Dax retrocedió y se acercó a la puerta, preguntándose si yo trataría de escapar. Aunque lo lograra, significaba abandonar a Monroe. Permanecí inmóvil, me negaba a abandonarlo.
—Soy tu alfa —dijo Emile, mostrándole los afilados caninos a Dax—. Mátala. Mátala y ocupa tu puesto como mi lugarteniente.
Dax se volvió hacia mí, en sus ojos ardía una mirada sanguinaria y supe que no volvería a titubear. Tenía que desprenderme de cualquier duda que me impidiera luchar contra un antiguo compañero de manada. Ahora mismo. De lo contrario, estaba muerta.
—¡Atrás, peluche! —Connor atravesó la puerta a toda prisa y se interpuso entre Dax y yo blandiendo las espadas—. Lamento interrumpir la fiesta, pero ha llegado la hora de que nos despidamos. Pese a que habéis sido unos anfitriones maravillosos.
Dax se lanzó hacia delante. Connor hizo una finta y le hizo un corte en lomo. Dax volvió al ataque; pero Connor se le adelantó y le hizo dos heridas en el flanco. El enorme lobo rechinó los dientes ladrando con furia al tiempo que Connor lo cercaba sin dejar de arremolinar las espadas con velocidad pasmosa.
Fey y Cosette se acercaron gruñendo.
—¡No! —gritó Emile, señalando a Monroe—. Olvidad la chica. Queremos al hombre. Retrocede, Dax. Deja que los otros se marchen. No importa, no pueden huir.
Después volvió a dirigir la mirada a Monroe.
—Hay asuntos más importantes que hemos de resolver, asuntos personales.
Dax retrocedió lentamente sin dejar de gruñir. Fey y Cosette se situaron junto a Ren impidiendo que Monroe escapara.
—Connor —dijo Monroe en tono firme mientras los cuatros lobos se acercaban a él—. Coge a Cala y huye.
Connor le lanzó una mirada desorbitada.
—No.
—¡Ahora, Connor! —bramó Monroe, sin despegar la vista de Ren—. Es una orden.
—No lo haré. —La voz de Connor temblaba—. No merece la pena. No puede merecerla.

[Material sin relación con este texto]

===== src/rtl/alu_pkg.sv =====
// alu_pkg: shared constants for the ALU control decoder.
//   - ALU operation codes (0..14)
//   - B-operand select encodings
//   - MIPS opcode / funct field values
//   - dec_t: decoded field bundle carried through the output/skid stage
package alu_pkg;

  localparam logic [3:0] ALU_ADD = 4'd0;
  localparam logic [3:0] ALU_SUB = 4'd1;
  localparam logic [3:0] ALU_MUL = 4'd2;
  localparam logic [3:0] ALU_AND = 4'd3;
  localparam logic [3:0] ALU_OR  = 4'd4;
  localparam logic [3:0] ALU_NOR = 4'd5;
  localparam logic [3:0] ALU_XOR = 4'd6;
  localparam logic [3:0] ALU_SLL = 4'd7;
  localparam logic [3:0] ALU_SRL = 4'd8;
  localparam logic [3:0] ALU_SLT = 4'd9;
  localparam logic [3:0] ALU_NE  = 4'd10;
  localparam logic [3:0] ALU_LTZ = 4'd11;
  localparam logic [3:0] ALU_LEZ = 4'd12;
  localparam logic [3:0] ALU_GTZ = 4'd13;
  localparam logic [3:0] ALU_GEZ = 4'd14;

  localparam logic [1:0] BSEL_RT    = 2'd0;
  localparam logic [1:0] BSEL_SIMM  = 2'd1;
  localparam logic [1:0] BSEL_ZIMM  = 2'd2;
  localparam logic [1:0] BSEL_SHAMT = 2'd3;

  localparam logic [5:0] OP_RTYPE    = 6'h00;
  localparam logic [5:0] OP_REGIMM   = 6'h01;
  localparam logic [5:0] OP_BEQ      = 6'h04;
  localparam logic [5:0] OP_BNE      = 6'h05;
  localparam logic [5:0] OP_BLEZ     = 6'h06;
  localparam logic [5:0] OP_BGTZ     = 6'h07;
  localparam logic [5:0] OP_ADDI     = 6'h08;
  localparam logic [5:0] OP_SLTI     = 6'h0A;
  localparam logic [5:0] OP_ANDI     = 6'h0C;
  localparam logic [5:0] OP_ORI      = 6'h0D;
  localparam logic [5:0] OP_XORI     = 6'h0E;
  localparam logic [5:0] OP_SPECIAL2 = 6'h1C;
  localparam logic [5:0] OP_LW       = 6'h23;
  localparam logic [5:0] OP_SW       = 6'h2B;

  localparam logic [5:0] F_SLL = 6'h00;
  localparam logic [5:0] F_SRL = 6'h02;
  localparam logic [5:0] F_ADD = 6'h20;
  localparam logic [5:0] F_SUB = 6'h22;
  localparam logic [5:0] F_AND = 6'h24;
  localparam logic [5:0] F_OR  = 6'h25;
  localparam logic [5:0] F_XOR = 6'h26;
  localparam logic [5:0] F_NOR = 6'h27;
  localparam logic [5:0] F_SLT = 6'h2A;
  localparam logic [5:0] F_MUL = 6'h02;

  typedef struct packed {
    logic       illegal;
    logic       reg_write;
    logic       branch_on_zero;
    logic [1:0] b_sel;
    logic       a_sel;
    logic [3:0] alu_control;
  } dec_t;

  localparam int DEC_W = $bits(dec_t);

  function automatic dec_t dec_legal(input logic [3:0] alu, input logic a_sel,
                                     input logic [1:0] b_sel, input logic boz,
                                     input logic rw);
    dec_t d;
    d.illegal        = 1'b0;
    d.reg_write      = rw;
    d.branch_on_zero = boz;
    d.b_sel          = b_sel;
    d.a_sel          = a_sel;
    d.alu_control    = alu;
    return d;
  endfunction

endpackage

—Sí la merece —replicó Monroe en voz baja—. Sabías que esto podía suceder. Saca a la muchacha de aquí y no intentes regresar a por mí.
Yo estaba tan sorprendida que me convertí en humana.
—¡No!
Emile se echó a reír. Ren aún estaba agazapado ente su padre y el Buscador y sus ojos color carbón echaron chispas al notar que Monroe bajaba las espadas.
—No haré daño al muchacho —dijo Monroe—. Lo sabes.
—Lo supuse —dije Emile y echó un rápido vistazo a los lobos jóvenes que no dejaban de gruñir—. Aseguraos de que no escape. Es hora de que Ren vengue a su madre.
—¡No lo hagas, Ren! ¡Es mentira! —chillé—. ¡Ven con nosotros!
—Ella ya no es una de nosotros —siseó Emile—. No olvides cómo te ha tratado, recuerda que nos dio la espalda a todos. Olfatea el aire, muchacho: ella apesta a los Buscadores. Es una traidora y una puta.
Emile me lanzó una mirada furibunda que me hizo trastabillar hacia atrás.
—No te preocupes, muchacha bonita. Tu día llegará. Antes de lo que tú crees.
Cuando Connor me cogió del brazo me lancé a un lado, pero él me arrastró hasta la puerta.
—¡No podemos abandonarlo! —grité.
—Debemos hacerlo. —Connor tropezó al tiempo que yo procuraba zafarme, pero recuperó el equilibrio y me rodeó con los brazos.
—¡Déjame luchar! —Me debatí, desesperada por volver a la celda, pero no quería hacerle daño al Buscador que me obligaba a abandonarla.
—¡No! —El rostro de Connor era pétreo—. Has oído lo que dijo. Hemos de irnos, y sí te conviertes en lobo, ¡juro que te dejaré inconsciente de un golpe!
—Por favor. —Los ojos se me humedecieron al ver el brillo de los dientes de Ren y, cuando Monroe dejó caer las espadas, me quedé sin aliento.
—¿Qué está haciendo? —exclamé, y esquivé a Connor cuando trató de cogerme.
—Ahora ésa es su lucha —repuso entre dientes—. No la nuestra.
Cuando las espadas cayeron al suelo, Ren brincó hacia atrás. Aunque su pelaje seguía erizado, había dejado de gruñir.
—Escúchame, Ren —dijo Monroe y se puso en cuclillas para mirarlo a los ojos, haciendo caso omiso de los otros dos lobos que se aproximaban con lenta crueldad—. Aún tienes elección. Ven conmigo y averigua quién eres realmente. Deja todo esto a tus espaldas.